The answer must be a single number: the count of lines below that contain the string "combinational".

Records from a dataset
__________________________________________________

Background: an optimization exercise with open tools, aiming at small area. Do not read the settings as production practice. Function was checked by simulation only, so behaviour that the tests miss may differ from the original.

==> flow/design.v, too long to show whole: its modules and the start of the top module <==
// module Multiply: 1419 lines
// module Adder: 14 lines
// module Comparator: 14 lines
// module Comparator_2_into_1: 15 lines
// module CONV1D_1st_RAM: 108 lines
// module CONV1D_2nd_RAM: 443 lines
// module CONV1D_3rd_RAM: 1611 lines
// module FC_1st_RAM: 637 lines
// module FC_2nd_RAM: 72 lines
// module Weights_RAM: 47 lines
// module Compute_Processor: 178 lines
module Compute_Processor
    #(
        parameter Bit_width = 16
    )
    (
    input Clk,
    input Enable,
    input [Bit_width - 1 : 0] Data_read_out_0,
    input [Bit_width - 1 : 0] Data_read_out_1,
    input [Bit_width - 1 : 0] Data_read_out_2,
    input [Bit_width - 1 : 0] Data_read_out_3,
    input [Bit_width - 1 : 0] Data_read_out_4,
    output [23:0] Data_Read_Control,
    output reg [23:0] Data_Write_Control,
    output [Bit_width - 1 : 0] Data_Write,
    output reg Compute_Done
    );
  // ...
==> flow/flow/run.sh <==
#!/bin/bash
# Layout flow: the standard synthesis, then a stronger re-mapping of the
# combinational logic (registers, full and half adders kept as they are),
# then the standard layout from floorplan on. Each tool writes its own
# log in this folder.
set -euo pipefail
W=$PWD
F=$W/flow
P=${FLOW_PLATFORM:-sky130hd}
R=$W/orfs/results/$P/Compute_Processor/base
L=$W/orfs/logs/$P/Compute_Processor/base
YOSYS=$FLOW_HOME/../tools/install/yosys/bin/yosys
[ -x "$YOSYS" ] || YOSYS=yosys
LIB=$FLOW_HOME/platforms/$P/lib/sky130_fd_sc_hd__tt_025C_1v80.lib

# 1. standard synthesis (yosys netlist only)
bash standard.sh $R/1_2_yosys.v > $W/log_1_synth.log 2>&1
cp $R/1_2_yosys.v $W/net_std.v

# 2. re-map the combinational logic
DU=$(grep -o -- "-dont_use [^ ]*" $L/1_2_yosys.log | sort -u | tr '\n' ' ')
python3 $F/libmodels.py $LIB '(__fa_|__ha_|__dfxtp|__edfxtp|__conb|__probe|lpflow|__fah|__dlx|__sdf|__df|__ebuf|__einv|__tap|__fill|__decap|__diode|macro)' > $W/models.v
cat >> $W/models.v <<'EOM'
module sky130_fd_sc_hd__ha_1 (A, B, COUT, SUM);
  input A;
  input B;
  output COUT;
  output SUM;
  assign COUT = A & B;
  assign SUM = A ^ B;
endmodule
EOM
python3 $F/faflip.py $W/net_std.v $W/net_flip.v > $W/log_2_faflip.log 2>&1
python3 $F/bbmodels.py $LIB $W/net_flip.v $W/models.v > $W/models_bb.v
cat > $W/resyn.ys <<EOS
read_verilog -lib $W/models_bb.v
read_verilog $W/models.v
read_verilog $W/net_flip.v
hierarchy -top $FLOW_TOP
flatten
techmap
opt -fast
abc -D 11000 -script $F/abc_area.script -liberty $LIB $DU
opt_clean -purge
setundef -zero
splitnets
opt_clean -purge
hilomap -singleton -hicell sky130_fd_sc_hd__conb_1 HI -locell sky130_fd_sc_hd__conb_1 LO
insbuf -buf sky130_fd_sc_hd__buf_4 A X
check
tee -o $W/resyn_stat.txt stat -liberty $LIB
write_verilog -noattr -nohex -nodec $W/net_resyn.v
EOS
$YOSYS -s $W/resyn.ys > $W/log_3_resyn.log 2>&1
cp $W/net_resyn.v $R/1_2_yosys.v

# 3. standard layout from floorplan on
bash standard.sh finish > $W/log_4_layout.log 2>&1
==> flow/flow/abc_area.script <==
strash
&get -n
&deepsyn -T 150
&put
dch -f
map -a
strash
dch -f
map -a
strash
&get -n
&dch -f
&nf -R 20
&put
topo
stime -c
buffer -c
upsize -c
dnsize -c
==> flow/flow/bbmodels.py <==
#!/usr/bin/env python3
# bbmodels.py LIB NETLIST MODELS > blackboxes.v
# Empty modules (pins only) for the cells the netlist uses that have no logic
# model in MODELS: flip-flops, adder cells, tie cells.
import re, sys
lib = open(sys.argv[1]).read()
net = open(sys.argv[2]).read()
have = set(re.findall(r'module (\w+)', open(sys.argv[3]).read()))
used = set(re.findall(r'(sky130_fd_sc_hd__\w+)\s+\S+\s*\(', net))
for c in sorted(used - have):
    m = re.search(r'\n\s*cell\s*\(\s*"?' + c + r'"?\s*\)\s*\{', lib)
    i = m.end(); d = 1
    while d:
        ch = lib[i]; d += (ch == '{') - (ch == '}'); i += 1
    body = lib[m.end():i]
    pins = re.findall(r'\n\s*pin\s*\(\s*"?(\w+)"?\s*\)\s*\{\s*[^}]*?direction\s*:\s*"?(\w+)"?', body)
    sys.stdout.write(f"module {c}({', '.join(p for p, _ in pins)});\n" +
                     "".join(f"  {dd} {p};\n" for p, dd in pins) + "endmodule\n")
==> flow/flow/faflip.py <==
#!/usr/bin/env python3
# faflip.py IN.v OUT.v
# Full adders are self-dual: FA(~a,~b,~c) = ~FA(a,b,c). Chooses which fa
# cells of a mapped netlist to complement (all inputs and both outputs) so
# that fewer inversions sit between full adders, and writes the netlist with
# the chosen cells wrapped in inverters (a later logic optimisation removes
# the inverter pairs this creates).
import re, sys, random
src = open(sys.argv[1]).read()
inst_re = re.compile(r'^(\s*)(sky130_fd_sc_hd__\w+)\s+(\S+)\s*\((.*?)\);', re.S | re.M)
pin_re = re.compile(r'\.(\w+)\(\s*(.*?)\s*\)\s*(?:,|$)', re.S)
insts = []
for m in inst_re.finditer(src):
    typ, name, body = m.group(2), m.group(3), m.group(4)
    pins = {p: n.strip() for p, n in pin_re.findall(body)}
    insts.append((m.start(), m.end(), typ, name, pins))
def esc(n): return n + ' ' if n.startswith('\\') else n
OUTP = {'X', 'Y', 'Q', 'SUM', 'COUT', 'HI', 'LO', 'Q_N'}
drv = {}
for idx, (_, _, typ, name, pins) in enumerate(insts):
    for p, n in pins.items():
        if p in OUTP:
            drv[n] = (idx, p)
def is_inv(t): return re.search(r'__(clk)?inv_\d+$', t) is not None
def is_buf(t): return re.search(r'__(clk)?buf_\d+$', t) is not None
def trace(net):
    par = 0
    seen = 0
    while net in drv and seen < 50:
        idx, p = drv[net]
        t = insts[idx][2]
        if is_inv(t):
            par ^= 1; net = insts[idx][4]['A']; seen += 1
        elif is_buf(t):
            net = insts[idx][4]['A']; seen += 1
        else:
            return idx, par
    return None, par
fas = [i for i, x in enumerate(insts) if re.search(r'__fa_\d+$', x[2])]
fidx = {i: k for k, i in enumerate(fas)}
edges = []   # (driver fa k or None, load fa k, parity, weight)
for i in fas:
    for p in ('A', 'B', 'CIN'):
        d, par = trace(insts[i][4][p])
        if d is not None and d in fidx:
            edges.append((fidx[d], fidx[i], par, 1.0))
        else:
            edges.append((None, fidx[i], par, 0.3))
loads_nonfa = {}
N = len(fas)
adj = [[] for _ in range(N)]
for e in edges:
    d, l, par, w = e
    adj[l].append(e)
    if d is not None:
        adj[d].append(e)
x = [0] * N
def ecost(e):
    d, l, par, w = e
    return w * (par ^ (x[d] if d is not None else 0) ^ x[l])
def cost(): return sum(ecost(e) for e in edges)
c0 = cost()
improved = True
it = 0
while improved and it < 100:
    improved = False; it += 1
    for k in range(N):
        before = sum(ecost(e) for e in adj[k])
        x[k] ^= 1
        after = sum(ecost(e) for e in adj[k])
        if after < before - 1e-9:
            improved = True
        else:
            x[k] ^= 1
print(f"fa cells {N}, cost {c0:.1f} -> {cost():.1f}, flipped {sum(x)}", file=sys.stderr)
# rewrite
out = []; pos = 0; extra = []; wires = []; cnt = 0
for i in fas:
    k = fidx[i]
    if not x[k]:
        continue
    s, e, typ, name, pins = insts[i]
    out.append(src[pos:s]); pos = e
    newp = {}
    for p in ('A', 'B', 'CIN'):
        w = f"_faflip_{cnt}_"; cnt += 1; wires.append(w)
        extra.append(f"  sky130_fd_sc_hd__inv_1 _faflipi_{cnt}_ (.A({esc(pins[p])}), .Y({w}));")
        newp[p] = w
    for p in ('SUM', 'COUT'):
        if p in pins and pins[p] != '':
            w = f"_faflip_{cnt}_"; cnt += 1; wires.append(w)
            extra.append(f"  sky130_fd_sc_hd__inv_1 _faflipo_{cnt}_ (.A({w}), .Y({esc(pins[p])}));")
            newp[p] = w
    conn = ",\n".join(f"    .{p}({newp.get(p, esc(pins[p]))})" for p in pins)
    out.append(f"  {typ} {name} (\n{conn}\n  );")
out.append(src[pos:])
txt = "".join(out)
txt = txt.replace("endmodule", "".join(f"  wire {w};\n" for w in wires) + "\n".join(extra) + "\nendmodule", 1)
open(sys.argv[2], 'w').write(txt)
==> flow/flow/libmodels.py <==
#!/usr/bin/env python3
# Writes Verilog models (continuous assigns) for the combinational single-output
# cells of a liberty file, so yosys can flatten a mapped netlist into gates.
import re, sys
lib = open(sys.argv[1]).read()
skip = re.compile(sys.argv[2]) if len(sys.argv) > 2 else None
out = []
for m in re.finditer(r'\n\s*cell\s*\(\s*"?([\w]+)"?\s*\)\s*\{', lib):
    name = m.group(1)
    start = m.end()
    # find matching brace
    depth = 1; i = start
    while depth:
        c = lib[i]
        if c == '{': depth += 1
        elif c == '}': depth -= 1
        i += 1
    body = lib[start:i]
    if skip and skip.search(name):
        continue
    if re.search(r'\b(ff|latch|statetable)\s*\(', body):
        continue
    pins = []
    for pm in re.finditer(r'\n\s*pin\s*\(\s*"?(\w+)"?\s*\)\s*\{', body):
        pstart = pm.end(); depth = 1; j = pstart
        while depth:
            c = body[j]
            if c == '{': depth += 1
            elif c == '}': depth -= 1
            j += 1
        pb = body[pstart:j]
        d = re.search(r'direction\s*:\s*"?(\w+)"?', pb)
        f = re.search(r'\bfunction\s*:\s*"([^"]*)"', pb)
        pins.append((pm.group(1), d.group(1) if d else None, f.group(1) if f else None))
    outs = [p for p in pins if p[1] == 'output']
    ins = [p for p in pins if p[1] == 'input']
    if len(outs) != 1 or outs[0][2] is None or not ins:
        continue
    fn = outs[0][2]
    e = fn.replace('!', '~').replace('+', '|').replace('*', '&')
    # implicit AND by whitespace between operands
    e = re.sub(r'(\w|\))\s+(?=[\w(~])', r'\1 & ', e)
    out.append(f"module {name} ({', '.join(p[0] for p in ins + outs)});\n" +
               "".join(f"  input {p[0]};\n" for p in ins) + f"  output {outs[0][0]};\n" +
               f"  assign {outs[0][0]} = {e};\nendmodule\n")
sys.stdout.write("".join(out))
==> flow/standard.sh <==
#!/bin/bash
# synth_recipe.tcl (not shown) runs the flow's synth.tcl, then flattens the netlist and writes it again
# the make line also repeats each setting of config.mk as NAME=value (left out here)
make -C /OpenROAD-flow-scripts/flow DESIGN_CONFIG=/design/flow/config.mk WORK_HOME=/design/flow/orfs CLKGATE_MAP_FILE= SYNTH_SCRIPT=/design/flow/synth_recipe.tcl "${@:-finish}"
==> flow/config.mk <==
export PLATFORM = sky130hd
export DESIGN_NAME = Compute_Processor
export DESIGN_NICKNAME = Compute_Processor
export VERILOG_FILES = /design/flow/design.v
export SDC_FILE = /design/flow/constraint.sdc
export NUM_CORES = 4
export LEC_CHECK = 0
export ABC_AREA = 1
export CAP_MARGIN = 30
export CORE_MARGIN = 2
export CORE_UTILIZATION = 30
export GPL_TIMING_DRIVEN = 0
export PLACE_DENSITY = 0.6
export SETUP_SLACK_MARGIN = 0.9
export SLEW_MARGIN = 30
export SYNTH_MEMORY_MAX_BITS = 65536
==> flow/constraint.sdc <==
create_clock -name core_clock -period 12.0 [get_ports {Clk}]
set_input_delay 2.4000 -clock core_clock [delete_from_list [all_inputs] [get_ports {Clk}]]
set_output_delay 2.4000 -clock core_clock [all_outputs]
set_load 0.01 [all_outputs]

__________________________________________________

§ **Answer for this exercise**: 3